Lyme Testing Gets Fast and Easy

Paul G. Auwaerter, MD


September 13, 2019

This transcript has been edited for clarity.

Hello. I'm Paul Auwaerter with Medscape Infectious Diseases, speaking from the Johns Hopkins University School of Medicine.

Lyme disease serologic testing has often been a difficult issue for clinicians and patients alike, both in receiving testing results on a speedy basis and dealing with the confusing presence of bands and trying to interpret what it all means.

The US Food and Drug Administration has recently approved a modified two-tier approach, whereby two enzyme immunoassays (EIAs) alone are necessary instead of the current standard (which has existed for 25 years), where a first-tier EIA is followed by an immunoblot or Western blot.[1]

This modified approach, which relies on two easy-to-run tests, offers several advantages. When the test was examined for both early Lyme disease and later noncutaneous Lyme disease, it performed as well—if not a bit better—in detecting identifiable antibodies against Borrelia burgdorferi, the causative agent of Lyme disease.[2,3]

Laboratory pathologists would very much like to do away with the immunoblot components of Lyme disease testing because they are fraught with difficulties, both technical and in interpretation, whereas EIAs are much easier to run in the laboratory, provide quicker results, and may be less expensive.[4]

Instead of waiting for immunoblot testing, it's quite possible that you will get these test results back quicker with a positive, equivocal, or negative result, and you could therefore confirm whether someone has Lyme disease.

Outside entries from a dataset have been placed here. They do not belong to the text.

What follows belongs to an exercise in optimizing a design on an open flow for small area; a production flow would make more cautious choices.
In this exercise RTL edits were held to simulation tests only and were not proved equivalent to the original.
Power figures rest on the tool's default switching activity, not on a simulated workload.

File: flow/constraint.sdc
create_clock -name core_clock -period 12.0 [get_ports {clk}]
set_input_delay 2.4000 -clock core_clock [delete_from_list [all_inputs] [get_ports {clk}]]
set_output_delay 2.4000 -clock core_clock [all_outputs]
set_load 0.01 [all_outputs]
File: flow/design.v
module f405_sio (
    input  wire        clk,
    input  wire        rst,
    input  wire        cmd_valid,
    output wire        cmd_ready,
    input  wire [39:0] cmd_word,
    output wire        resp_valid,
    output wire [31:0] resp_data,
    output wire [1:0]  resp_err,
    output wire        line_out,
    input  wire        raw_we,
    input  wire [2:0]  raw_ch,
    input  wire [15:0] raw_data,
    input  wire        scan_done,
    input  wire [2:0]  cfg_fail,
    output wire        scan_ack
);
    localparam [7:0] OP_CTEN    = 8'h01;
    localparam [7:0] OP_GOALC   = 8'h02;
    localparam [7:0] OP_GOALMS  = 8'h03;
    localparam [7:0] OP_REACHED = 8'h04;
    localparam [7:0] OP_SLEEP   = 8'h05;
    localparam [7:0] OP_TXINIT  = 8'h08;
    localparam [7:0] OP_TX      = 8'h09;
    localparam [7:0] OP_TXIDX   = 8'h0A;
    localparam [7:0] OP_ACQINIT = 8'h10;
    localparam [7:0] OP_ACQRD   = 8'h11;
    localparam [4:0] S_IDLE  = 5'd0;
    localparam [4:0] S_CTEN  = 5'd1;    
    localparam [4:0] S_GOALC = 5'd2;    
    localparam [4:0] S_REACH = 5'd3;    
    localparam [4:0] S_ACQI  = 5'd4;    
    localparam [4:0] S_BADCH = 5'd5;    
    localparam [4:0] S_ILL   = 5'd6;    
    localparam [4:0] S_ZERO  = 5'd7;    
    localparam [4:0] S_RD0   = 5'd8;    
    localparam [4:0] S_RDW   = 5'd9;    
    localparam [4:0] S_RDS   = 5'd10;   
    localparam [4:0] S_SLP0  = 5'd11;   
    localparam [4:0] S_SLP1  = 5'd12;   
    localparam [4:0] S_MDI   = 5'd13;   
    localparam [4:0] S_MUL   = 5'd14;   
    localparam [4:0] S_DIV   = 5'd15;   
    localparam [4:0] S_TXS   = 5'd16;   
    localparam [4:0] S_TXH   = 5'd17;   
    localparam [4:0] S_TXL   = 5'd18;   
    localparam [4:0] S_TXG   = 5'd19;   
    reg  [4:0]  st;
    reg         is_ms;       
    reg  [31:0] cnt;
    reg         cnt_en;
    reg  [31:0] f_hz;
    reg  [64:0] tab;         
    reg  [31:0] H, L;        
    reg  [16:0] R;           
    reg  [5:0]  mcnt;
    reg  [2:0]  midx;
    reg  [4:0]  bitn;
    reg         line;
    reg         mask;
    reg  [2:0]  c;           
    reg  [4:0]  j;           
    reg  [5:0]  m;           
    reg         armed;
    reg         pend;
    reg         upd_act;
    reg  [2559:0] win;
    reg  [15:0]   rr0, rr1, rr2, rr3, rr4;
    wire [15:0]   wexit = win[2559:2544];
    wire boundary  = (c == 3'd0) & (j == 5'd0);
    wire upd_start = boundary & armed & pend & ~mask;
    wire ins       = upd_start | upd_act;
    assign scan_ack = upd_start;
    always @(posedge clk)
        win <= {win[2543:0], ins ? rr4 : wexit};
    wire       raw_ok = raw_we & (raw_ch < 3'd5);
    reg  [2:0] wstage;
    always @(*) begin
        case ({c, raw_ch})
            {3'd0,3'd0}: wstage = 3'd0; {3'd0,3'd1}: wstage = 3'd4; {3'd0,3'd2}: wstage = 3'd3;
            {3'd0,3'd3}: wstage = 3'd2; {3'd0,3'd4}: wstage = 3'd1;
            {3'd1,3'd0}: wstage = 3'd1; {3'd1,3'd1}: wstage = 3'd0; {3'd1,3'd2}: wstage = 3'd4;
            {3'd1,3'd3}: wstage = 3'd3; {3'd1,3'd4}: wstage = 3'd2;
            {3'd2,3'd0}: wstage = 3'd2; {3'd2,3'd1}: wstage = 3'd1; {3'd2,3'd2}: wstage = 3'd0;
            {3'd2,3'd3}: wstage = 3'd4; {3'd2,3'd4}: wstage = 3'd3;
            {3'd3,3'd0}: wstage = 3'd3; {3'd3,3'd1}: wstage = 3'd2; {3'd3,3'd2}: wstage = 3'd1;
            {3'd3,3'd3}: wstage = 3'd0; {3'd3,3'd4}: wstage = 3'd4;
            {3'd4,3'd0}: wstage = 3'd4; {3'd4,3'd1}: wstage = 3'd3; {3'd4,3'd2}: wstage = 3'd2;
            {3'd4,3'd3}: wstage = 3'd1; {3'd4,3'd4}: wstage = 3'd0;
            default:     wstage = 3'd7;
        endcase
    end
    always @(posedge clk) begin
        rr0 <= (raw_ok && wstage == 3'd0) ? raw_data : rr4;
        rr1 <= (raw_ok && wstage == 3'd1) ? raw_data : rr0;
        rr2 <= (raw_ok && wstage == 3'd2) ? raw_data : rr1;
        rr3 <= (raw_ok && wstage == 3'd3) ? raw_data : rr2;
        rr4 <= (raw_ok && wstage == 3'd4) ? raw_data : rr3;
    end
    wire [4:0]  jm1    = j - 5'd1;
    wire        valid  = m[5] | (jm1 < m[4:0]);
    wire        take   = (c == L[2:0]) & valid;
    reg  [7:0]  kconst;
    always @(*) begin
        case (midx)
            3'd0: kconst = 8'd7;
            3'd1: kconst = 8'd1;
            3'd2: kconst = 8'd7;
            3'd3: kconst = 8'd3;
            default: kconst = 8'd125;
        endcase
    end
    wire        kbit   = (mcnt[5:3] == 3'd0) & kconst[mcnt[2:0]];
    wire        mulbit = is_ms ? L[0] : kbit;
    wire        rd_acc = ((st == S_RDW) & boundary & ~upd_start) |
                         ((st == S_RDS) & ~boundary);
    wire        dec    = (st == S_TXH) | (st == S_TXL) | (st == S_TXG);
    wire [31:0] B      = ({32{(st == S_MUL) & mulbit}} & f_hz) |
                         ({32{rd_acc & take}} & {16'd0, wexit}) |
                         {32{dec}};
    wire [32:0] sum    = {1'b0, H} + {1'b0, B};
    wire [17:0] dv     = is_ms ? 18'd125 : 18'd78125;
    wire [17:0] rt     = {R, H[31]};
    wire        q      = (rt >= dv);
    wire [17:0] rn     = q ? (rt - dv) : rt;
    reg  [5:0]  dsteps;      
    reg  [5:0]  dshift;      
    always @(*) begin
        if (is_ms) begin
            dsteps = 6'd61; dshift = 6'd63;
        end else begin
            case (midx)
                3'd0: begin dsteps = 6'd56; dshift = 6'd45; end   
                3'd1: begin dsteps = 6'd60; dshift = 6'd48; end   
                3'd2: begin dsteps = 6'd57; dshift = 6'd45; end   
                3'd3: begin dsteps = 6'd58; dshift = 6'd46; end   
                default: begin dsteps = 6'd59; dshift = 6'd41; end   
            endcase
        end
    end
    wire div_last = (mcnt == dsteps - 6'd1);
    wire        sub    = (st == S_REACH) | (st == S_SLP1);
    wire [31:0] csum   = cnt + (L ^ {32{sub}}) + {31'd0, sub};
    wire        reach  = ~csum[31];
    wire        tdone  = (H[31:1] == 31'd0);
    wire [17:0] th_cur = L[23] ? {6'd0, tab[41:30]} : {7'd0, tab[64:54]};
    wire [17:0] tl_cur = L[23] ? {6'd0, tab[29:18]} : {6'd0, tab[53:42]};
    wire [17:0] th_nxt = L[22] ? {6'd0, tab[41:30]} : {7'd0, tab[64:54]};
    wire rv = (st == S_CTEN) | (st == S_GOALC) | (st == S_REACH) | (st == S_ACQI) |
              (st == S_BADCH) | (st == S_ILL) | (st == S_ZERO) |
              ((st == S_RDS) & boundary) | ((st == S_SLP1) & reach) |
              ((st == S_TXG) & tdone);
    assign resp_valid = rv;
    assign resp_err   = (st == S_ILL) ? 2'd1 : (st == S_BADCH) ? 2'd2 : 2'd0;
    assign resp_data  = ({32{st == S_GOALC}} & csum) |
                        {31'd0, (st == S_REACH) & reach} |
                        {29'd0, {3{st == S_ACQI}} & cfg_fail} |
                        {16'd0, {16{st == S_RDS}} & H[20:5]};
    assign cmd_ready  = (st == S_IDLE) & ~upd_act;
    assign line_out   = line;
    wire accept = cmd_valid & cmd_ready;
    wire [7:0]  cop = cmd_word[39:32];
    function [23:0] palette;
        input [2:0] idx;
        begin
            palette = {{8{idx[1]}}, {8{idx[2]}}, {8{idx[0]}}};
        end
    endfunction
    wire acq_clear = (st == S_ACQI);
    always @(posedge clk) begin
        if (rst) begin
            c       <= 3'd0;
            j       <= 5'd0;
            m       <= 6'd0;
            armed   <= 1'b0;
            pend    <= 1'b0;
            upd_act <= 1'b0;
        end else begin
            c <= (c == 3'd4) ? 3'd0 : c + 3'd1;
            if (upd_start)
                upd_act <= 1'b1;
            else if (c == 3'd4)
                upd_act <= 1'b0;
            if (c == 3'd4 && !upd_act)
                j <= j - 5'd1;
            if (acq_clear)
                m <= 6'd0;
            else if (c == 3'd4 && upd_act && !m[5])
                m <= m + 6'd1;
            if (acq_clear)
                armed <= 1'b1;
            if (scan_done && armed)
                pend <= 1'b1;
            else if (upd_start || acq_clear)
                pend <= 1'b0;
        end
    end
    always @(posedge clk) begin
        if (rst)
            cnt <= 32'd0;
        else if (cnt_en)
            cnt <= cnt + 32'd1;
    end
    always @(posedge clk) begin
        if (rst) begin
            st     <= S_IDLE;
            is_ms  <= 1'b0;
            cnt_en <= 1'b0;
            f_hz   <= 32'd0;
            tab    <= 65'd0;
            line   <= 1'b0;
            mask   <= 1'b0;
        end else begin
            case (st)
                S_IDLE: begin
                    if (accept) begin
                        case (cop)
                            OP_CTEN:    st <= S_CTEN;
                            OP_GOALC:   st <= S_GOALC;
                            OP_GOALMS:  begin st <= S_MDI; is_ms <= 1'b1; end
                            OP_REACHED: st <= S_REACH;
                            OP_SLEEP:   st <= S_SLP0;
                            OP_TXINIT:  begin st <= S_MDI; is_ms <= 1'b0; f_hz <= cmd_word[31:0]; end
                            OP_TX, OP_TXIDX: begin st <= S_TXS; mask <= 1'b1; end
                            OP_ACQINIT: st <= S_ACQI;
                            OP_ACQRD:   st <= (cmd_word[31:0] < 32'd5) ? S_RD0 : S_BADCH;
                            default:    st <= S_ILL;
                        endcase
                    end
                end
                S_CTEN: begin cnt_en <= 1'b1; st <= S_IDLE; end
                S_GOALC, S_REACH, S_ACQI, S_BADCH, S_ILL, S_ZERO: st <= S_IDLE;
                S_RD0: st <= S_RDW;
                S_RDW: if (boundary && !upd_start) st <= S_RDS;
                S_RDS: if (boundary) st <= S_IDLE;
                S_SLP0: st <= S_SLP1;
                S_SLP1: if (reach) st <= S_IDLE;
                S_MDI: st <= S_MUL;
                S_MUL: if (mcnt == 6'd31) st <= S_DIV;
                S_DIV: begin
                    if (div_last) begin
                        if (is_ms)
                            st <= S_GOALC;
                        else if (midx == 3'd4)
                            st <= S_ZERO;
                        else
                            st <= S_MDI;
                    end
                    if (!is_ms && mcnt >= dshift)
                        tab <= {tab[63:0], q};
                end
                S_TXS: begin line <= 1'b1; st <= S_TXH; end
                S_TXH: if (tdone) begin line <= 1'b0; st <= S_TXL; end
                S_TXL: begin
                    if (tdone) begin
                        if (bitn == 5'd23) begin
                            mask <= 1'b0;
                            st   <= S_TXG;
                        end else begin
                            line <= 1'b1;
                            st   <= S_TXH;
                        end
                    end
                end
                S_TXG: if (tdone) st <= S_IDLE;
                default: st <= S_IDLE;
            endcase
        end
    end
    always @(posedge clk) begin
        if (accept)
            L <= (cop == OP_TXIDX) ? {8'd0, palette(cmd_word[2:0])} : cmd_word[31:0];
        else if (st == S_MUL)
            L <= {sum[0], L[31:1]};
        else if (st == S_DIV)
            L <= {L[30:0], q};
        else if (st == S_SLP0)
            L <= csum;
        else if (st == S_TXL && tdone)
            L <= {L[30:0], 1'b0};
        case (st)
            S_MDI, S_RD0: H <= 32'd0;
            S_MUL:        H <= sum[32:1];
            S_DIV:        H <= {H[30:0], L[31]};
            S_RDW, S_RDS: if (rd_acc) H <= sum[31:0];
            S_TXS:        H <= {14'd0, th_cur};
            S_TXH:        H <= tdone ? {14'd0, tl_cur} : sum[31:0];
            S_TXL:        H <= tdone ? ((bitn == 5'd23) ? {14'd0, tab[17:0]} : {14'd0, th_nxt})
                                     : sum[31:0];
            S_TXG:        H <= sum[31:0];
            default: ;
        endcase
        case (st)
            S_MDI: begin R <= 17'd0; mcnt <= 6'd0; end
            S_MUL: mcnt <= (mcnt == 6'd31) ? 6'd0 : mcnt + 6'd1;
            S_DIV: begin R <= rn[16:0]; mcnt <= mcnt + 6'd1; end
            default: ;
        endcase
        if (st == S_IDLE)
            midx <= 3'd0;
        else if (st == S_DIV && div_last)
            midx <= midx + 3'd1;
        if (st == S_TXS)
            bitn <= 5'd0;
        else if (st == S_TXL && tdone)
            bitn <= bitn + 5'd1;
    end
endmodule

However, you still run into trouble with the same IgM positivity, so you should ask your laboratory if they are running independent IgM and IgG confirmatory testing.

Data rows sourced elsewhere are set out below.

This design comes from an exercise in tuning for small area and a short achievable clock period on the open sky130 flow, not from production work. Only simulation tests tie the RTL to the original design; equivalence was not proved. The clock port is modelled as an ideal driver; clocking choices that lean on that would not hold on a real chip. Power is estimated from default activity; no workload was simulated.

$ cat flow/standard.sh
#!/bin/bash
# synth_recipe.tcl (not shown) runs the flow's synth.tcl, then flattens the netlist and writes it again
# the make line also repeats each setting of config.mk as NAME=value (left out here)
make -C /OpenROAD-flow-scripts/flow DESIGN_CONFIG=/design/flow/config.mk WORK_HOME=/design/flow/orfs CLKGATE_MAP_FILE= SYNTH_SCRIPT=/design/flow/synth_recipe.tcl "${@:-finish}"
$ cat flow/design.v
module jr_mclock (
    input  wire        clk,
    input  wire        rst,
    input  wire        tick,
    input  wire        tick_en,
    input  wire        run_set,
    input  wire        run_clr,
    input  wire        cnt_sel,     
    input  wire [61:0] load_val,    
    output reg         run,
    output reg  [61:0] c
);
    reg pend;
    always @(posedge clk) begin
        if (rst) begin
            run  <= 1'b0;
            pend <= 1'b0;
        end else begin
            pend <= tick && run && tick_en && !cnt_sel;
            if (run_set)      run <= 1'b1;
            else if (run_clr) run <= 1'b0;
        end
        c <= cnt_sel ? load_val : c + {61'd0, pend};
    end
endmodule
Context: an optimization exercise on an open-source flow, tuned for small area, a short achievable clock period and few clock cycles per item. The choices shown serve that exercise and are no tape-out recipe. At most, simulation tests tie the RTL to the original design; equivalence was not proved. Power and IR drop assume default switching activity.

== before ==
==> flow/design.v (excerpt) <==
module babe_dectree (
    input  wire        clk,
    input  wire        rst,
    input  wire        start,
    input  wire        first,
    input  wire [15:0] img_w,
    input  wire [15:0] stripe_y,
    input  wire [15:0] stripe_h,
    output wire        busy,
    output wire        fault,
    input  wire        in_valid,
    input  wire [7:0]  in_data,
    output wire        in_ready,
    output wire        job_valid,
    input  wire        job_ready,
    output wire [15:0] job_x,
    output wire [15:0] job_y,
    output wire [15:0] job_w,
    output wire [15:0] job_h,
    output wire [23:0] job_pal,
    output wire [7:0]  job_idx
);
Size in the first run: about 3900 cells after synthesis, about 510 flip-flops, ~160 I/O pins, about 0.037 sq mm of cells after synthesis.
export LEC_CHECK = 0
export CAP_MARGIN = 20
export CORE_MARGIN = 2
export CORE_UTILIZATION = 40
export PLACE_DENSITY = 0.6
export SETUP_SLACK_MARGIN = 2.0
export SLEW_MARGIN = 20
create_clock -name core_clock -period 6.0 [get_ports {clk}]
run.sh (not shown) runs the stock make flow with config.mk's settings and CLKGATE_MAP_FILE= SYNTH_SCRIPT=/design/flow/synth_recipe.tcl, a recipe that flattens the netlist after the stock synthesis.
Here is what was changed in the inputs of after compared with before.
diff --git a/flow/design.v b/flow/design.v
--- a/flow/design.v
+++ b/flow/design.v
@@ -91,39 +91,16 @@
         input [15:0] v;
         integer j;
         begin
             msb16 = 4'd0;
             for (j = 0; j < 16; j = j + 1)
                 if (v[j]) msb16 = j;
         end
     endfunction
-    function [2:0] cnt4;         
-        input [3:0] m;
-        begin
-            cnt4[0] = ^m;
-            cnt4[2] = &m;
-            cnt4[1] = ((m[0] & m[1]) | (m[2] & m[3]) | ((m[0] ^ m[1]) & (m[2] ^ m[3]))) & ~(&m);
-        end
-    endfunction
-    function [4:0] add53;        
-        input [4:0] g;
-        input [2:0] l;
-        reg [2:0] p, k;
-        reg c1, c2, c3, c4;
-        begin
-            p = g[2:0] ^ l;
-            k = g[2:0] & l;
-            c1 = k[0];
-            c2 = k[1] | (p[1] & k[0]);
-            c3 = k[2] | (p[2] & k[1]) | (p[2] & p[1] & k[0]);
-            c4 = g[3] & c3;
-            add53 = {g[4] ^ c4, g[3] ^ c3, p[2] ^ c2, p[1] ^ c1, p[0]};
-        end
-    endfunction
     function is1;                
         input [15:0] v;
         input        i;
         is1 = i ? (v == 16'd0) : (v == 16'd1);
     endfunction
     function is23;               
         input [15:0] v;
         input        i;
@@ -134,27 +111,20 @@
     wire [15:0] w_hi = inc16(w_lo, w[0]);
     wire [15:0] h_hi = inc16(h_lo, h[0]);
     wire [15:0] fw = nge ? w_lo : w;
     wire [15:0] fh = nge ? h : h_lo;
     wire [15:0] sw = nge ? w_hi : w;
     wire [15:0] sh = nge ? h : h_hi;
     wire [16:0] fa_op = nge ? {1'b0, w} : {w, 1'b1};
     wire [16:0] fb_op = nge ? {h, 1'b0} : {1'b0, h};
+    wire [16:0] sa_op = nge ? {1'b0, w_hi} : {w, 1'b0};
+    wire [16:0] sb_op = {1'b0, h};
     wire f_ge = fa_op >= fb_op;
-    wire [15:0] hlow;            
-    genvar gi;
-    generate
-        for (gi = 0; gi < 16; gi = gi + 1) begin : hl
-            if (gi == 0) assign hlow[gi] = 1'b1;
-            else         assign hlow[gi] = ~(|h[gi-1:0]);
-        end
-    endgenerate
-    wire w_lo_p1_h = &(~((w_lo ^ h) ^ hlow));      
-    wire s_ge_n = nge ? (f_ge || (w[0] && w_lo_p1_h)) : ({w, 1'b0} >= {1'b0, h});
+    wire s_ge_n = sa_op >= sb_op;
     wire f_fun = (is23(fw, 1'b0) && is1(fh, 1'b0)) || (is1(fw, 1'b0) && is23(fh, 1'b0));
     wire s_fun = (is23(sw, 1'b0) && is1(sh, 1'b0)) || (is1(sw, 1'b0) && is23(sh, 1'b0));
     wire s_un  = (w == 16'd2 && h == 16'd1) || (w == 16'd1 && h == 16'd2);
     wire b0  = bb[BW-1];
     wire b1  = bb[BW-2];
     assign in_ready = ir;
     wire load = ir && in_valid;
     wire [BW+7:0] av = {bb, 8'd0} | (load ? ({in_data, {BW{1'b0}}} >> c) : {(BW+8){1'b0}});
@@ -214,22 +184,24 @@
                 q_bb   = q_bb | (4 * k - s_a[k]);
             end
         q_g = 4'd0;
         for (k = 0; k < 8; k = k + 1)
             if (|q_h[4*k +: 4]) q_g = s_dir[4*k +: 4];
         q_n = 4'd0;
         for (i = 0; i < 32; i = i + 1)
             if (q_h[i]) q_n = q_n | ~(4'b1110 << (i & 3));
-        q_loc = cnt4(q_g & q_n);
-        q_lb  = cnt4(~q_g & q_n);
+        q_loc = {2'd0, q_g[0] & q_n[0]} + {2'd0, q_g[1] & q_n[1]} +
+                {2'd0, q_g[2] & q_n[2]} + {2'd0, q_g[3] & q_n[3]};
+        q_lb  = {2'd0, !q_g[0] & q_n[0]} + {2'd0, !q_g[1] & q_n[1]} +
+                {2'd0, !q_g[2] & q_n[2]} + {2'd0, !q_g[3] & q_n[3]};
     end
     wire       q_v = |prest;
-    wire [4:0] q_a = add53(q_base, q_loc);
-    wire [4:0] q_b = add53(q_bb, q_lb);
+    wire [4:0] q_a = q_base + {2'd0, q_loc};
+    wire [4:0] q_b = q_bb + {2'd0, q_lb};
     wire [15:0] xe_t = xe + tvw + {15'd0, tiw};
     wire [15:0] ye_t = ye + tvh + {15'd0, tih};
     wire [15:0] xe_f = xe + ~w_lo + {15'd0, !w[0]};
     wire [15:0] ye_f = ye + ~h_lo + {15'd0, !h[0]};
     wire [15:0] x_n  = xe - w;
     wire [15:0] y_n  = ye - h;
     wire walk_next = (st_fault || (st_leaf && !tv)) ? 1'b0 :
                      (!busy_r && start) ? 1'b1 : walking;
after vs. before: share of total power in the clock network now sits lower; multi-input gate share of the layout cell area now sits lower; share of synthesized cell area in and, or, nand and nor gates now sits higher.
Summary of after over before: sum of routed wire segments on met1 decreased about 0.6%; global-route usage over all layers increased 0.50 points.
Wire length (after vs. before) increases by a few percent
On highest clock frequency the design can meet: between before and after, it ends up higher for after.
A slowest library cell on the worst path of sky130_fd_sc_hd__edfxtp_1 is what before shows, while sky130_fd_sc_hd__or4_4 belongs to after.
Looking at core area, after sits 690 sq um lower than before does.
Between before and after, the number of instances in the synthesized netlist figures differ only marginally.
Sort before and after by area after synthesis, descending, and before comes first.
Between after and before, it is after whose detailed-route via count is higher, by 131.
Function was not checked in any run of this note: the RTL went through the layout flow alone.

These advantages outweigh those of the current approach. The standard two-tier approach will still be there if needed and is offered as an alternative to this modified two-tier testing.

This modified approach also offers advantages in terms of helping clinicians and patients get to treatment earlier, and it seems to be as accurate as the standard approach—both sensitive and specific—based on assessment in a large number of specimens that have been clinically verified.[3]

This has been a long time coming. We are still looking for even more improvements in testing because these antibodies don't necessarily reflect active infection and can reflect past infection. There are needs for improvement in diagnostic testing for Lyme disease in the very earliest phases of infection that don't depend on antibodies, especially for patients without the characteristic erythema migrans rash.

Tests that track with microbiologic cure would be very reassuring to people, especially if there are concerns that they don't improve after initial testing. If a patient is not improving, you should determine whether you have an accurate diagnosis of Lyme disease.

My sense is that this approach works as well, if not better, for early Lyme disease detection. You can have confidence that the modified approach will also detect Lyme disease for patients who might have later neurologic presentations. Thanks very much for listening.